This project is a prototype of text document retrieval system that utilizes the TF-IDF (Term Frequency-Inverse Document Frequency) weighting and Cosine Similarity algorithm. The text documents used in this project are news articles related to the activities of the Data Science Study Program at the Universitas Pembangunan Nasional "Veteran" Jawa Timur, which can be accessed through https://sada.upnjatim.ac.id/category/berita/. This project is designed to search and display news articles related to the queries entered by the users.
Additionally, the project includes a graphical user interface (GUI) created using Tkinter and CustomTkinter. The GUI allows users to input search queries and obtain retrieval results in the form of a list of documents most relevant to the query.

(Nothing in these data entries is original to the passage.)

--- src/rtl/io_pass_sync.sv ---
// Per-channel input synchroniser, debouncer and edge detector.
// Macro IO_PASS_SYNC_DEBOUNCE_EN enables the debounce counters; undefined, out follows sync.
module io_pass_sync #(
   parameter int unsigned WIDTH           = 8,
   parameter int unsigned SYNC_STAGES     = 2,
   parameter int unsigned DEBOUNCE_CYCLES = 16
) (
   input  logic             clock,
   input  logic             reset,
   input  logic [WIDTH-1:0] in,
   output logic [WIDTH-1:0] out,
   output logic [WIDTH-1:0] rise,
   output logic [WIDTH-1:0] fall
);

   // Parameter sanity check at elaboration.
   if (WIDTH < 1 || SYNC_STAGES < 2 || DEBOUNCE_CYCLES < 1) begin : g_bad_param
      $error("io_pass_sync: illegal parameter combination");
   end

   logic [WIDTH-1:0] stage_q [SYNC_STAGES];
   logic [WIDTH-1:0] sync_c;
   logic [WIDTH-1:0] out_d;

   // Synchroniser chain; stage 0 samples the raw asynchronous levels.
   always_ff @(posedge clock) begin
      if (reset) begin
         for (int s = 0; s < int'(SYNC_STAGES); s++) stage_q[s] <= '0;
      end else begin
         stage_q[0] <= in;
         for (int s = 1; s < int'(SYNC_STAGES); s++) stage_q[s] <= stage_q[s-1];
      end
   end

   assign sync_c = stage_q[SYNC_STAGES-1];

`ifdef IO_PASS_SYNC_DEBOUNCE_EN
   localparam int unsigned CW = $clog2(DEBOUNCE_CYCLES + 1);

   logic [CW-1:0] cnt_q [WIDTH];
   logic [CW-1:0] cnt_d [WIDTH];

   // Count consecutive mismatch cycles; adopt sync only after a full stable run.
   always_comb begin
      out_d = out;
      for (int i = 0; i < int'(WIDTH); i++) begin
         cnt_d[i] = cnt_q[i];
         if (sync_c[i] == out[i]) begin
            cnt_d[i] = '0;
         end else if (cnt_q[i] == CW'(DEBOUNCE_CYCLES - 1)) begin
            out_d[i] = sync_c[i];
            cnt_d[i] = '0;
         end else begin
            cnt_d[i] = cnt_q[i] + CW'(1);
         end
      end
   end

   always_ff @(posedge clock) begin
      if (reset) begin
         for (int i = 0; i < int'(WIDTH); i++) cnt_q[i] <= '0;
      end else begin
         for (int i = 0; i < int'(WIDTH); i++) cnt_q[i] <= cnt_d[i];
      end
   end
`else
   always_comb begin
      out_d = sync_c;
   end
`endif

   // Level and edge pulses change on the same edge, all from flops.
   always_ff @(posedge clock) begin
      if (reset) begin
         out  <= '0;
         rise <= '0;
         fall <= '0;
      end else begin
         out  <= out_d;
         rise <= out_d & ~out;
         fall <= ~out_d & out;
      end
   end

endmodule

--- config.mk ---
export PLATFORM = sky130hd
export DESIGN_NAME = io_pass_sync
export DESIGN_NICKNAME = d
export VERILOG_FILES = /design/src/rtl/io_pass_sync.sv
export SDC_FILE = /design/constraint.sdc
export NUM_CORES = 1
export LEC_CHECK = 0
export ABC_AREA = 1
export CORE_UTILIZATION = 44
export CTS_CLUSTER_SIZE = 12
export DETAILED_ROUTE_END_ITERATION = 8
export PLACE_DENSITY = 0.76
export SKIP_LAST_GASP = 1
export SLEW_MARGIN = 5
export SYNTH_ARGS = -nofsm -noshare
export SYNTH_HDL_FRONTEND = slang
export SYNTH_SLANG_ARGS = --single-unit
--- constraint.sdc ---
create_clock -name clock -period 0.8 [get_ports clock]
set_input_delay 0.2 -clock clock [delete_from_list [all_inputs] [get_ports clock]]
set_output_delay 0.2 -clock clock [all_outputs]
set_load 0.005 [all_outputs]
==> results.json <==
{
  "outcome": "complete, but fails checks",
  "violations": "negative setup slack",
  "cts.sinks": 40,
  "end_kind": "output port",
  "syn-cell-area_sq_um": 1119,
  "avgViaCountPerCell": 4.135,
  "num_io_pins": 34,
  "skew_ns": 0.01035,
  "synthAdderAreaFrac_pct": 0,
  "maxCapViolations": 0,
  "synth-compound-area-share_pct": 0,
  "path_buf_inv": 1,
  "firstDrtPassIters": 4,
  "yosys.area_share.simple_pct": 16.55,
  "switching_share_pct": 20.16,
  "worstPathCellList": "buf_2",
  "hold_buffers": 0,
  "fmax_ghz": 1.003,
  "yosysWarnings": 0,
  "combPwrFrac_pct": 5.8,
  "use_met3_pct": 8.696,
  "synth-main-ff-cell": "dfxtp_1",
  "ant_nets": 0,
  "yosysSeqAreaShare_pct": 71.59,
  "grt_util_met1_pct": 15.33,
  "worstPathArrival_ns": 0.80,
  "nets": 173,
  "fin_cells": 192,
  "grt.busiest_layer": "met2",
  "wirelength_mm": 1.790,
  "max_slew_margin_pct": 91.59,
  "syn_nets": 126,
  "yosys.area.top_type": "dfxtp_1",
  "dpl.hpwl_mm": 1.275,
  "grt_util_all_layers_pct": 15.52,
  "crit_family": "flip-flops",
  "cts_setup_buffers": 0,
  "hold_viol_final": 0,
  "gp_congestion": 0.6554,
  "core_sq_um": 2297,
  "peakVddDrop_uv": 1503,
  "numCtsBuffers": 5,
  "dieArea_sq_um": 2748,
  "antenna_found_initial": 0,
  "fin_crit_ns": 0.9970,
  "clk_pin_slew_ns": 0.11,
  "yosysUniqueCellTypes": 9,
  "power_density_nw_per_um2": 2239,
  "utilization_pct": 69.06,
  "synthMuxAreaShare_pct": 0,
  "synth_xor_area_share_pct": 0,
  "cts_buffer_depth": 2,
  "grt_pass1_vias": 699,
  "area_delta_synth_final_pct": 41.83,
  "use_met2_pct": 25.11,
  "power.leakage_nw": 0.8715,
  "min_path_type": "primary input to flop",
  "final_max_slew_viol_count": 0,
  "dr_total_vias": 794,
  "worstPathMaxFanout": 2,
  "fillers": 184,
  "synth_top_cell_area_share_pct": 71.59,
  "synth_edf_count": 0,
  "rsz0062_at_grt": "yes",
  "async_reset_ff_share_pct": 0,
  "syn_inst": 116,
  "synthTopCellsByArea": "dfxtp_1 (72%), nor2_1 (11%), inv_1 (8.1%)",
  "drt_drc_violations_left": 0,
  "synth_top_family_by_area": "simple AND/OR/NAND/NOR gates",
  "synth_seq_cells": 40,
  "drt-initial-drc-count": 15,
  "die_y_um": 52.42,
  "port_buffers": 33,
  "drive_gt1_share_pct": 36.59,
  "startpoint_type": "flop",
  "seq_area_sq_um": 820.8,
  "h-tree-depth": 2,
  "pwr-share-clk_pct": 35.5,
  "yosys-top-cells-count": "dfxtp_1 (40), nor2_1 (32), inv_1 (24), nand2_1 (14), nand2_2 (2)",
  "yosysMostFrequentCell": "dfxtp_1",
  "tritoncts": "built",
  "row_count": 17,
  "avgSynthCellArea_sq_um": 9.643,
  "seqPwrFrac_pct": 58.7,
  "multi_input_area_sq_um": 185.2,
  "root_buffer": "clkbuf_4",
  "grt_max_degree": 17,
  "post-place-ws_ns": -0.3614,
  "worst_slack_ns": -0.1970,
  "clk_latency_ns": 0.34,
  "finalSetupViolations": 24,
  "num_antenna_cells": 0,
  "crit_type": "flop to output port",
  "grt_pass1_wl_mm": 2.801,
  "power.internal_mw": 2.836,
  "dp.cells": 184,
  "period_share_pct": 124.6,
  "crit_path_max_incr_delay_ns": 0.34,
  "overflow": 0,
  "slowest_stage": "dfxtp_2",
  "routedWlPerCell_um": 9.323,
  "crit_required_ns": 0.60,
  "p_switching_mw": 0.7162,
  "worst_pin_slew_ns": 0.1260,
  "die_w_um": 52.42,
  "start_util_pct": 48.69
}
## worst reg2reg max path, cell delays in order, from the launching register on
cell and delay, ns:
dfxtp_2 0.35, buf_4 0.13, nand2_1 0.05, nor2_1 0.03
## layout make-up
cell class / count / share of cell area [%]
Sequential cell: 40 / 51.74
Timing Repair Buffer: 43 / 22.87
Multi-Input combinational cell: 48 / 11.67
Inverter: 25 / 6.703
Clock buffer: 6 / 2.603
Clock inverter: 2 / 2.208
Tap cell: 28 / 2.208
## registers in the layout, summed over array words and instances, names as in the netlist
name     cells
fall         8
rise         8
stage_q     16
out          8
## kinds of logic (layout without fill, tap and decap cells)
| group | count (synthesis) | count (layout) |
|---|---|---|
| buffers and inverters | 28 | 76 |
| DFF | 40 | 40 |
| and+or+nand+nor | 48 | 48 |
## routing by layer
layer | share of wire [%] | wire length (um)
met1 | 40 | 717
met2 | 48 | 866
met3 | 9.1 | 163
met4 | 2.3 | 42
met5 | 0 | 0
## path summary, 6_finish.rpt
| kind | from | to | slack, ns | depth (start not counted) |
|---|---|---|---|---|
| setup / recovery | out[1] | out[1] | -0.20 | 1 |
| hold / removal | reset | stage_q[0][13] | 0.22 | 3 |
| setup reg to reg | out[0] | fall[0] | 0.14 | 3 |
| hold reg to reg | stage_q[0][5] | stage_q[0][13] | 0.40 | 2 |
## metrics by stage
step                      total power [mW]  setup TNS, ns  cell area, sq um  hold slack (ns)
after floorplan                      2.210              0              1119           0.3070
after global placement               2.340         -16.21              1553           0.3920
after detailed placement             2.350         -17.10              1553           0.3976
after CTS                            3.576         -4.634              1531           0.3474
after global routing                 3.714         -5.235              1587           0.2134
final                                3.553         -4.212              1587           0.2162
## placed cells by master (no fill, tap or decap)
| master | count |
|---|---|
| dfxtp_2 | 16 |
| clkbuf_1 | 1 |
| buf_6 | 8 |
| bufinv_16 | 1 |
| buf_4 | 8 |
| dlymetal6s2s_1 | 1 |
| clkdlybuf4s50_1 | 8 |
| nand2_1 | 14 |
| nand2_2 | 2 |
| dfxtp_1 | 24 |
| nor2_1 | 32 |
| clkbuf_4 | 5 |
| clkinv_2 | 1 |
| inv_12 | 1 |
| inv_1 | 24 |
| buf_2 | 16 |
| buf_12 | 2 |
## power by group through the flow
stage / combinational (mW) / sequential [mW] / clock (mW)
after floorplan: 0.0825 / 2.13 / 0
after global placement: 0.218 / 2.12 / 0
after detailed placement: 0.224 / 2.13 / 0
after CTS: 0.202 / 2.08 / 1.29
after global routing: 0.231 / 2.09 / 1.39
final: 0.207 / 2.08 / 1.26
## timing repair
action                                  CTS  global route
resized for setup                       108            11
pin swaps                                 0             0
endpoints found under the setup margin   25            31
Power figures use the tool's default switching activity.
==> RTL edit, RTL diff (same settings) <==
Remove the register `fall`: a continuous assignment takes its place, so the output `fall` follows one clock earlier.
--- a/src/rtl/io_pass_sync.sv
+++ b/src/rtl/io_pass_sync.sv
@@ -75,12 +75,12 @@
          out  <= '0;
          rise <= '0;
-         fall <= '0;
       end else begin
          out  <= out_d;
          rise <= out_d & ~out;
-         fall <= ~out_d & out;
       end
    end
 
+   assign fall = ~out_d & out;
+
 endmodule
 
Function: changed (a bounded check fails within 4 cycles, from zero or initial values and one cycle with reset high).
==> RTL edit against the unedited design <==
  * Clock skew decreased by 0.0062 ns
  * Setup slack worse by 0.18 ns
  * Critical path type unchanged
  * Synthesized cell count decreased by 7.8%
  * Non-clock buffer count unchanged
  * Highest routed layer unchanged
  * Design area decreased by 13%
  * The flow still finishes with violations (negative setup slack)
  * Count of clock-buffer cells in the layout unchanged
  * Via count fell by 8.1%
  * Total power fell by 22%
  * Wire length down 13%
  * Area after synthesis down 16%
  * Sequential cell count down 8
==> RTL edit: results (changes against the unedited design) <==
The switching part of the total is 21.29% (+1.1 points). The gate count of the mapped netlist is 107 (-7.8%). The final reports fail on negative setup slack.

The largest clock skew in the final design came out at 0.004127 ns (-0.006227 ns). The share of synthesized area occupied by flip-flops and latches is 68.18% (-3.4 points). The number of nets produced by synthesis came to 117 (-7.1%). The post-detailed-placement cell area is 1304 um^2 (-16%). The iteration-0 DRC count of the detailed router came out at 4 (-11).

The tightest slew margin relative to the limit is 87.73% (-3.9 points). The count of TritonRoute iterations in the first routing pass came out at 2 (-2). The distinct cell type count of the synthesized netlist came to 6 (-3). Ranked by instance count, the synthesized netlist is headed by 32 x sky130_fd_sc_hd__dfxtp_1, 32 x sky130_fd_sc_hd__inv_1, 32 x sky130_fd_sc_hd__nor2_1, 8 x sky130_fd_sc_hd__nand2_1, 2 x sky130_fd_sc_hd__buf_6. The number of setup violations in the final report was 24 (unchanged). The flow ran to the end, but the final reports show violations.

The number of standard cells in the final layout excluding fillers is 183 (-4.7%). The peak ir drop on the vdd network is 1.290 mV (-14%). The worst slack at placement is -0.3946 ns (-0.03318 ns). The final worst setup slack came out at -0.3753 ns (-0.1782 ns). Yosys attributes the largest share of cell area to sky130_fd_sc_hd__dfxtp_1 68%, sky130_fd_sc_hd__inv_1 13%, sky130_fd_sc_hd__nor2_1 13%. The half-perimeter wire length after placement came out at 1.101 mm (-14%). The first-pass GRT wire length came to 2.214 mm (-21%).

The number of cells in the design after placement is 168 (-8.7%). The routed via count divided by cell count is 3.989 (-3.5%). The layout cell share with drive strength beyond 1 was 39.10% (+2.5 points). The global placement routability congestion came out at 0.6626 (+1.1%). The net count reported at finish is 165 (-4.6%). The register clock-pin slew on the reported worst setup and hold paths came out at 0.09 ns (-0.02 ns). The clock latency on the worst-skew pair came out at 0.31 ns (-0.03 ns). The static leakage is 0.7827 nW (-10%).
RTL edit: cell types whose count changed in the layout (fill, tap and decap cells not counted), moves of 2 or more:
cell / unedited run / this run
sky130_fd_sc_hd__dfxtp_2: 16 / 11
sky130_fd_sc_hd__nor2_1: 32 / 30
sky130_fd_sc_hd__inv_2: 0 / 5
sky130_fd_sc_hd__inv_1: 24 / 27
sky130_fd_sc_hd__buf_4: 8 / 5
sky130_fd_sc_hd__nand2_1: 14 / 8
sky130_fd_sc_hd__dfxtp_1: 24 / 21
sky130_fd_sc_hd__nand2_2: 2 / 0
sky130_fd_sc_hd__buf_12: 2 / 0
sky130_fd_sc_hd__nor2_2: 0 / 2
sky130_fd_sc_hd__buf_6: 8 / 13
RTL edit: per-layer routing:
| layer | GRT usage [%] | share of wire, % | vias up |
|---|---|---|---|
| met2 | 26.67 | 57 | 23 |
| met5 | 0 | 0 | - |
| met3 | 6.667 | 5.7 | 5 |
| met4 | 15.00 | 2.4 | 0 |
| met1 | 13.95 | 35 | 315 |
| li1 | - | - | 387 |
RTL edit: kinds of logic (layout without fill, tap and decap cells):
logic type,Yosys count,count (layout),share of synthesized area [%]
simple gates,40,40,15.98
flops,32,32,68.18
buf+inv,35,84,15.85
RTL edit: timing repair:
action / in CTS / in global routing
pin swaps: 1 / 2
endpoints found under the setup margin: 24 / 27
resized for setup: 109 / 14
endpoints found under the hold margin: 0 / 0
setup buffers: 5 / 2
RTL edit: tightest hold or removal path: stages:
cell	delay, ns
sky130_fd_sc_hd__clkdlybuf4s50_1	0.39
sky130_fd_sc_hd__inv_1	0.05
sky130_fd_sc_hd__nor2_1	0.03
RTL edit: power groups by stage:
stage	Sequential (mW)	Clock, mW	Combinational, mW
detailed placement	1.71	0	0.193
global placement	1.71	0	0.187
finish	1.68	0.907	0.195
floorplan	1.71	0	0.0739
global route	1.69	1.00	0.223
CTS	1.68	0.940	0.183
RTL edit: cell type report:
type | count | area share [%]
clock buffer | 6 | 3.704
clock inverter | 2 | 0.7227
inverter | 33 | 9.124
multi-input combinational | 40 | 11.20
sequential | 32 | 47.24
tap | 27 | 2.439
timing repair buffer | 43 | 25.56
RTL edit: worst paths after layout:
| path | startpoint | endpoint | slack, ns | cells after the start |
|---|---|---|---|---|
| min reg2reg | stage_q[0][3]$_SDFF_PP0_ | stage_q[0][11]$_SDFF_PP0_ | 0.41 | 2 |
| min | in[3] | stage_q[0][3]$_SDFF_PP0_ | 0.39 | 3 |
| max | out[4]$_SDFF_PP0_ | fall[4] | -0.38 | 4 |
| max reg2reg | out[4]$_SDFF_PP0_ | rise[4]$_SDFF_PP0_ | 0.20 | 2 |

Before running this project, make sure you have the following prerequisites:
- Python 3.9 or above.
Follow these steps to install the project:
-
Clone this repository to your local directory:
$ git clone https://github.com/harishartanto/information-retrieval.git
-
Navigate to the project directory:
$ cd information-retrieval
-
Install the required dependencies:
$ pip install -r requirements.txt
To run this project, follow these steps:
-
Make sure you are in the project directory:
$ cd information-retrieval
-
Run the
main.py
file:$ python main.py
This will open the user interface (GUI) of the text document retrieval system.
-
Enter your search query in the provided text box and click the "Search" button.
-
The search results will be displayed as a list of documents, sorted based on their relevance to the query.
A scientific paper related to this project has been published in the Seminar Nasional Teknologi dan Sistem Informasi (SITASI) 2022. You can access the paper through the following link:
This project is licensed under the MIT License. Please read the LICENSE file for more details.